Edgar and Agatha undergo espionage training and are then sent to France posing as American journalists. Their forged American passports allow them to cross the enemy line and head to Brussels for clues, but they are picked up by the Germans. Held captive, Edgar is tortured until a daring rescue plan is mounted.

A cat and mouse adventure back and forth across Europe follows as the pair try to return to England, first with a hostage and then alone, but the elusive “Raptor” still evades exposure. They return to their French base and prepare to flush out their quarry with the help of friends.
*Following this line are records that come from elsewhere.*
--- src/rtl/vga_timing.sv ---
// vga_timing: pixel-enable divider, h/v counters and raw sync/active decode
module vga_timing
    import vga_pkg::*;
#(
    parameter int CLK_DIV  = DEF_CLK_DIV,
    parameter int H_ACTIVE = DEF_H_ACTIVE,
    parameter int H_FP     = DEF_H_FP,
    parameter int H_SYNC   = DEF_H_SYNC,
    parameter int H_BP     = DEF_H_BP,
    parameter int V_ACTIVE = DEF_V_ACTIVE,
    parameter int V_FP     = DEF_V_FP,
    parameter int V_SYNC   = DEF_V_SYNC,
    parameter int V_BP     = DEF_V_BP
) (
    input  logic       clk,
    input  logic       rst_n,
    output logic       pix_en,
    output logic [9:0] h_cnt,
    output logic [9:0] v_cnt,
    output logic       hs_raw,
    output logic       vs_raw,
    output logic       active
);

    localparam int DW      = CLK_DIV > 1 ? $clog2(CLK_DIV) : 1;
    localparam int H_TOTAL = H_ACTIVE + H_FP + H_SYNC + H_BP;
    localparam int V_TOTAL = V_ACTIVE + V_FP + V_SYNC + V_BP;

    if (H_TOTAL > 1024 || V_TOTAL > 1024) begin : g_bad_timing
        $error("vga_timing: totals exceed 10-bit counters");
    end

    logic [DW-1:0] div_q, div_d;
    logic [9:0]    h_q, h_d, v_q, v_d;
    logic          h_wrap, v_wrap;

    always_comb begin
        pix_en = div_q == DW'(CLK_DIV - 1);
        h_wrap = h_q == 10'(H_TOTAL - 1);
        v_wrap = v_q == 10'(V_TOTAL - 1);
        div_d  = pix_en ? '0 : div_q + DW'(1);
        h_d    = !pix_en ? h_q : h_wrap ? '0 : h_q + 10'd1;
        v_d    = !(pix_en && h_wrap) ? v_q : v_wrap ? '0 : v_q + 10'd1;
        hs_raw = !(h_q >= 10'(H_ACTIVE + H_FP) && h_q < 10'(H_ACTIVE + H_FP + H_SYNC));
        vs_raw = !(v_q >= 10'(V_ACTIVE + V_FP) && v_q < 10'(V_ACTIVE + V_FP + V_SYNC));
        active = h_q < 10'(H_ACTIVE) && v_q < 10'(V_ACTIVE);
        h_cnt  = h_q;
        v_cnt  = v_q;
    end

    always_ff @(posedge clk) begin
        if (!rst_n) begin
            div_q <= '0;
            h_q   <= '0;
            v_q   <= '0;
        end else begin
            div_q <= div_d;
            h_q   <= h_d;
            v_q   <= v_d;
        end
    end

endmodule

--- src/rtl/vga_pixel_selector.sv ---
// vga_pixel_selector: classifies each pixel (background/grid/sprite/test) and aligns syncs to the registered colour mux
module vga_pixel_selector
    import vga_pkg::*;
#(
    parameter int CLK_DIV    = DEF_CLK_DIV,
    parameter int H_ACTIVE   = DEF_H_ACTIVE,
    parameter int H_FP       = DEF_H_FP,
    parameter int H_SYNC     = DEF_H_SYNC,
    parameter int H_BP       = DEF_H_BP,
    parameter int V_ACTIVE   = DEF_V_ACTIVE,
    parameter int V_FP       = DEF_V_FP,
    parameter int V_SYNC     = DEF_V_SYNC,
    parameter int V_BP       = DEF_V_BP,
    parameter int BOARD_X0   = 170,
    parameter int BOARD_Y0   = 90,
    parameter int CELL       = 100,
    parameter int LINE_W     = 4,
    parameter int SPR_MARGIN = 20
) (
    input  logic       clk,
    input  logic       rst_n,
    input  logic [1:0] cur_col,
    input  logic [1:0] cur_row,
    input  logic       test_en,
    output logic [2:0] selector,
    output logic       hsync,
    output logic       vsync,
    output logic       blank_n,
    output logic       frame_start
);

    localparam int P    = CELL + LINE_W;
    localparam int SPAN = 3 * P + LINE_W;

    if (BOARD_X0 + SPAN > H_ACTIVE) begin : g_bad_board
        $error("vga_pixel_selector: board exceeds active width");
    end

    logic       pix_en, hs_raw, vs_raw, active;
    logic [9:0] h_cnt, v_cnt;
    logic [1:0] col_q, col_d, row_q, row_d;
    logic       frame_start_q, frame_start_d;
    logic       in_bx, in_by, on_vl, on_hl, spr_x, spr_y;
    sel_t       sel_q, sel_d;
    sync_t      s1_q, s1_d, s2_q, s2_d;

    vga_timing #(
        .CLK_DIV (CLK_DIV),
        .H_ACTIVE(H_ACTIVE),
        .H_FP    (H_FP),
        .H_SYNC  (H_SYNC),
        .H_BP    (H_BP),
        .V_ACTIVE(V_ACTIVE),
        .V_FP    (V_FP),
        .V_SYNC  (V_SYNC),
        .V_BP    (V_BP)
    ) u_timing (
        .clk   (clk),
        .rst_n (rst_n),
        .pix_en(pix_en),
        .h_cnt (h_cnt),
        .v_cnt (v_cnt),
        .hs_raw(hs_raw),
        .vs_raw(vs_raw),
        .active(active)
    );

    // All board bounds unroll to constants; a cursor value of 3 matches no cell
    always_comb begin
        frame_start_d = pix_en && h_cnt == '0 && v_cnt == '0;
        col_d = frame_start_d ? cur_col : col_q;
        row_d = frame_start_d ? cur_row : row_q;
        in_bx = h_cnt >= 10'(BOARD_X0) && h_cnt < 10'(BOARD_X0 + SPAN);
        in_by = v_cnt >= 10'(BOARD_Y0) && v_cnt < 10'(BOARD_Y0 + SPAN);
        on_vl = 1'b0;
        on_hl = 1'b0;
        spr_x = 1'b0;
        spr_y = 1'b0;
        for (int k = 0; k < 4; k++) begin
            on_vl |= h_cnt >= 10'(BOARD_X0 + k * P) && h_cnt < 10'(BOARD_X0 + k * P + LINE_W);
            on_hl |= v_cnt >= 10'(BOARD_Y0 + k * P) && v_cnt < 10'(BOARD_Y0 + k * P + LINE_W);
        end
        for (int k = 0; k < 3; k++) begin
            spr_x |= col_q == 2'(k) && h_cnt >= 10'(BOARD_X0 + LINE_W + k * P + SPR_MARGIN)
                     && h_cnt < 10'(BOARD_X0 + LINE_W + k * P + CELL - SPR_MARGIN);
            spr_y |= row_q == 2'(k) && v_cnt >= 10'(BOARD_Y0 + LINE_W + k * P + SPR_MARGIN)
                     && v_cnt < 10'(BOARD_Y0 + LINE_W + k * P + CELL - SPR_MARGIN);
        end
        sel_d = !active ? SEL_FONDO
              : test_en ? SEL_PRU
              : (spr_x && spr_y) ? SEL_SPRIT
              : ((on_vl && in_by) || (on_hl && in_bx)) ? SEL_LINEAS
              : SEL_FONDO;
        s1_d = '{hs: hs_raw, vs: vs_raw, act: active};
        s2_d = s1_q;
    end

    always_ff @(posedge clk) begin
        if (!rst_n) begin
            col_q         <= 2'd3;
            row_q         <= 2'd3;
            frame_start_q <= 1'b0;
            sel_q         <= SEL_FONDO;
            s1_q          <= SYNC_IDLE;
            s2_q          <= SYNC_IDLE;
        end else begin
            col_q         <= col_d;
            row_q         <= row_d;
            frame_start_q <= frame_start_d;
            sel_q         <= sel_d;
            s1_q          <= s1_d;
            s2_q          <= s2_d;
        end
    end

    assign selector    = sel_q;
    assign hsync       = s2_q.hs;
    assign vsync       = s2_q.vs;
    assign blank_n     = s2_q.act;
    assign frame_start = frame_start_q;

endmodule
$ cat config.mk
export PLATFORM = sky130hd
export DESIGN_NAME = key_event_arbiter_flat
export DESIGN_NICKNAME = d
export VERILOG_FILES = /design/src/rtl/key_pkg.sv /design/src/rtl/key_event_arbiter_if.sv /design/src/rtl/key_rr_pick.sv /design/src/rtl/key_event_arbiter.sv /design/src/flat_wrapper.sv
export SDC_FILE = /design/constraint.sdc
export NUM_CORES = 1
export LEC_CHECK = 0
export CORE_MARGIN = 3
export CORE_UTILIZATION = 58
export CTS_BUF_LIST = sky130_fd_sc_hd__clkbuf_16
export DETAILED_ROUTE_END_ITERATION = 7
export PLACE_DENSITY = 0.81
export SLEW_MARGIN = 10
export SYNTH_ARGS = -nofsm -noshare
export SYNTH_HDL_FRONTEND = slang
export SYNTH_SLANG_ARGS = --single-unit
$ cat constraint.sdc
create_clock -name clk -period 2.2 [get_ports clk]
set_input_delay 0.22 -clock clk [delete_from_list [all_inputs] [get_ports clk]]
set_output_delay 0.22 -clock clk [all_outputs]
set_load 0.005 [all_outputs]
$ cat src/rtl/key_pkg.sv
// rtl/key_pkg.sv - shared constants, types and helpers for the key event arbiter
package key_pkg;

    localparam logic KEY_PRESSED = 1'b0;

    typedef struct packed {
        logic samp;
        logic deb;
    } deb_state_t;

    localparam deb_state_t DEB_RELEASED = '{samp: 1'b1, deb: 1'b1};

    function automatic int id_w(input int n);
        return (n > 1) ? $clog2(n) : 1;
    endfunction

endpackage

$ cat src/rtl/key_event_arbiter_if.sv
// rtl/key_event_arbiter_if.sv - valid/ready event port carrying a key index
interface key_event_arbiter_if #(
    parameter int ID_W = 2
) ();
    logic            evt_valid;
    logic            evt_ready;
    logic [ID_W-1:0] evt_id;

    modport master (output evt_valid, output evt_id, input evt_ready);
    modport slave  (input evt_valid, input evt_id, output evt_ready);
endinterface

$ cat src/rtl/key_rr_pick.sv
// rtl/key_rr_pick.sv - combinational round-robin picker: first set request at or after ptr
module key_rr_pick #(
    parameter int N_KEYS = 4,
    parameter int ID_W   = 2
) (
    input  logic [N_KEYS-1:0] req,
    input  logic [ID_W-1:0]   ptr,
    output logic              gnt_vld,
    output logic [ID_W-1:0]   gnt_id
);
    int              idx_int;
    logic [ID_W-1:0] idx;

    // Scan from the farthest offset down so the nearest request to ptr wins.
    always_comb begin
        gnt_vld = 1'b0;
        gnt_id  = '0;
        idx_int = 0;
        idx     = '0;
        for (int k = N_KEYS - 1; k >= 0; k--) begin
            idx_int = int'(ptr) + k;
            if (idx_int >= N_KEYS) begin
                idx_int = idx_int - N_KEYS;
            end
            idx = ID_W'(idx_int);
            if (req[idx]) begin
                gnt_vld = 1'b1;
                gnt_id  = idx;
            end
        end
    end
endmodule
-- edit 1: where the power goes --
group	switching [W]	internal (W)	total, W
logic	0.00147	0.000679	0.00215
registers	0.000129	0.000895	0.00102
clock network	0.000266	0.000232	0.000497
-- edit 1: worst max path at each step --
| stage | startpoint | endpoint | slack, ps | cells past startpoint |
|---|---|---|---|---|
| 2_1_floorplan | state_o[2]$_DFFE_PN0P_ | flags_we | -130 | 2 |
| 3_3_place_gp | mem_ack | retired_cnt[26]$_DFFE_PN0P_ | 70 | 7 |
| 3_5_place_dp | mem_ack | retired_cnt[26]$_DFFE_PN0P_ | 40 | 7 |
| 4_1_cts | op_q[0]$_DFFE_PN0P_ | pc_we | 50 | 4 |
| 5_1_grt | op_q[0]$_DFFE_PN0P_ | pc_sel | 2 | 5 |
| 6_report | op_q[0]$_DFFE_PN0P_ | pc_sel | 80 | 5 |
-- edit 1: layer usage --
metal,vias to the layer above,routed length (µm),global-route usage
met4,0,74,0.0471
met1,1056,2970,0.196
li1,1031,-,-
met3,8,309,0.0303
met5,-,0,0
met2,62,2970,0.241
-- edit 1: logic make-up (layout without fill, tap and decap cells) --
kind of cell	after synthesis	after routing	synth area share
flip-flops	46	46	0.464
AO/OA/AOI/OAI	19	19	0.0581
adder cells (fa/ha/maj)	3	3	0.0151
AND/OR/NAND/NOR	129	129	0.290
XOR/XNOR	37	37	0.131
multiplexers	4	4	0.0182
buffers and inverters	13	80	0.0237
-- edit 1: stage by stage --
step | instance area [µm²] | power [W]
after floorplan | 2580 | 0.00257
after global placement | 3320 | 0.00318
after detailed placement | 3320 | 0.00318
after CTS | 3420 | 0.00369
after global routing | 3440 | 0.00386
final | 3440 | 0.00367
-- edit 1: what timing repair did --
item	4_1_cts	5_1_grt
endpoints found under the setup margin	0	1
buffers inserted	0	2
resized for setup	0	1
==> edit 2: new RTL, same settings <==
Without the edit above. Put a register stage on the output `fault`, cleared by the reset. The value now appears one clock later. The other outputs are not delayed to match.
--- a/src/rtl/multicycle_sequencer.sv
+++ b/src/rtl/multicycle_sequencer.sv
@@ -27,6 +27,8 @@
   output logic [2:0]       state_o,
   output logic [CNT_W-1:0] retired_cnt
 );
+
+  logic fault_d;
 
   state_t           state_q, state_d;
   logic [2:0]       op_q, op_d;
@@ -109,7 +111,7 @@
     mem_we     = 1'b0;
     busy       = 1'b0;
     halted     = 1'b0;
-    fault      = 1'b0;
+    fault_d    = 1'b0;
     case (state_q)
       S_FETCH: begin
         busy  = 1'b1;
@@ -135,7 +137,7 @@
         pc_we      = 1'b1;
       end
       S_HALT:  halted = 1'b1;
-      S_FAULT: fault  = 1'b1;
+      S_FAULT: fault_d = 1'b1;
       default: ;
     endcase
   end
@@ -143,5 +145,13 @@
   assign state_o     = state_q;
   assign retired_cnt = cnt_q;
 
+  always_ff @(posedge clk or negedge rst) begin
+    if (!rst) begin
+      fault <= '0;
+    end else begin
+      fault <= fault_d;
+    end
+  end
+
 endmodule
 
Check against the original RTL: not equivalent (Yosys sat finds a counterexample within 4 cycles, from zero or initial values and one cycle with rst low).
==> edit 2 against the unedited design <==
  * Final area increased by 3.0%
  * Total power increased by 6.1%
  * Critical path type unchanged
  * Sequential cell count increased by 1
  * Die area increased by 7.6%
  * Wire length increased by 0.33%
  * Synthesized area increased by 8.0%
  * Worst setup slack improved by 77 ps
I like reading war adventures, but for me they need to be full of tension and the horrors of battle. I need the writing to make me believe that the situations were raw and filled with fear and anxiety, but I felt this lacked both emotion and suspense. I believe the storyline, in this book, would benefit from slimming and sharpening to capture the harsh realities and desperation that war caused amongst those involved.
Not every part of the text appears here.